The breakup of tectonic plates is the main driving force behind the generation and eruption of diamond-rich magmas from deep inside the Earth, a new study has found.
Diamonds, which form under great pressures at depth, are hundreds of millions, or even billions, of years old. They are typically found in a type of volcanic rock known as kimberlite. Kimberlites are found in the oldest, thickest, strongest parts of continents – most notably in South Africa, home to the diamond rush of the late 19th century. But how and why they got to Earth’s surface has, until now, remained a mystery.
The new research, led by the University of Southampton alongside experts from the University of Birmingham examined the effects of global tectonic forces on these volcanic eruptions spanning the last billion years. The findings are published today (26 July 2023) in the journal Nature.

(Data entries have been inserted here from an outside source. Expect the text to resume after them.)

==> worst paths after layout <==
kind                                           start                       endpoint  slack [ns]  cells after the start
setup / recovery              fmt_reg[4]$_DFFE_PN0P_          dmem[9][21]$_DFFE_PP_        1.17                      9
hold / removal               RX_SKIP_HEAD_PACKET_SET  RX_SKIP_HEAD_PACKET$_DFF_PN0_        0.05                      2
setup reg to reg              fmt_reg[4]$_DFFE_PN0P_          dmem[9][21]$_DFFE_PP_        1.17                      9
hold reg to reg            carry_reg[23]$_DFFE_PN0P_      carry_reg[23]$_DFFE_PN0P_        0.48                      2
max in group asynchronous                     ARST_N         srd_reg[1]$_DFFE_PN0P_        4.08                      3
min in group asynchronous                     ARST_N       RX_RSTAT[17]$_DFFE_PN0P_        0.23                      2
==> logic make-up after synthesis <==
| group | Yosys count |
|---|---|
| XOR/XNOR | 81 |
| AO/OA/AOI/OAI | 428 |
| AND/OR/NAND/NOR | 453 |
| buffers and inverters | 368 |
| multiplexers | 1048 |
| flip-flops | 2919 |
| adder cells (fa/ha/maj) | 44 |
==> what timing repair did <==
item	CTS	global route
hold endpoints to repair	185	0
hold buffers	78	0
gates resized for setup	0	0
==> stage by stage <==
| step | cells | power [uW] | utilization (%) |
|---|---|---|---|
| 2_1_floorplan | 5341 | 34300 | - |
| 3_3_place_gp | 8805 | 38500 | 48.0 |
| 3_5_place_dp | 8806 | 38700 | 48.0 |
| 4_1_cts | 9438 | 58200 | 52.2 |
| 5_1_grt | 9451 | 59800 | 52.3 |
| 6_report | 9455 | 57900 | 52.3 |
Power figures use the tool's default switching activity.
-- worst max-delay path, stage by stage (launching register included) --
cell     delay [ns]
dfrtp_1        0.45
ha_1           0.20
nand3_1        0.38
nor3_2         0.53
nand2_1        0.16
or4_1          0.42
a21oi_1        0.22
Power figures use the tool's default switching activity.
===== config.mk =====
export PLATFORM = sky130hd
export DESIGN_NAME = disc_key_search_sequencer
export DESIGN_NICKNAME = d
export VERILOG_FILES = /design/src/logic/keysearch_pkg.sv /design/src/logic/disc_key_search_sequencer.sv
export SDC_FILE = /design/constraint.sdc
export NUM_CORES = 2
export LEC_CHECK = 0
export BUFFER_PORTS_ARGS = -buffer_cell sky130_fd_sc_hd__buf_4
export CORE_MARGIN = 2
export CORE_UTILIZATION = 36
export DETAILED_ROUTE_END_ITERATION = 16
export PLACE_DENSITY = 0.51
export SLEW_MARGIN = 20
export SYNTH_ARGS = -nofsm -noshare
export SYNTH_HDL_FRONTEND = slang
export SYNTH_SLANG_ARGS = --single-unit

===== constraint.sdc =====
create_clock -name ref_clk -period 4.1 [get_ports ref_clk]
set_input_delay 0.205 -clock ref_clk [delete_from_list [all_inputs] [get_ports ref_clk]]
set_output_delay 0.205 -clock ref_clk [all_outputs]
set_load 0.1 [all_outputs]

Dr Stephen Jones, Associate Professor in Earth Systems at the University of Birmingham, and study co-author said:
“We found that a domino effect can explain how continental breakup leads to formation of kimberlite magma. During rifting, a small patch of the continental root is disrupted and sinks into the mantle below, triggering a chain of similar flow patterns beneath the nearby continent.”
30 million year wait
To address this question, the team used statistical analysis, including machine learning, to forensically examine the link between continental breakup and kimberlite volcanism. The results showed the eruptions of most kimberlite volcanoes occurred 20 to 30 million years after the tectonic breakup of Earth’s continents.
This discovery prompted the scientists to explore what geological process could drive this pattern. They found that the Earth’s mantle – the convecting layer between the crust and core – is disrupted by rifting (or stretching) of the crust, even thousands of kilometres away
Dr Tom Gernon, Associate Professor of Earth Science and Principal Research Fellow at the University of Southampton, and lead author of the study, said: “The pattern of diamond eruptions is cyclical, mimicking the rhythm of the supercontinents, which assemble and break up in a repeated pattern over time. But previously we didn’t know what process causes diamonds to suddenly erupt, having spent millions – or billions – of years stashed away 150 kilometres beneath the Earth’s surface.”
The new research could be used to identify the possible locations and timings of past volcanic eruptions tied to this process, offering valuable insights that could enable the discovery of diamond deposits in the future.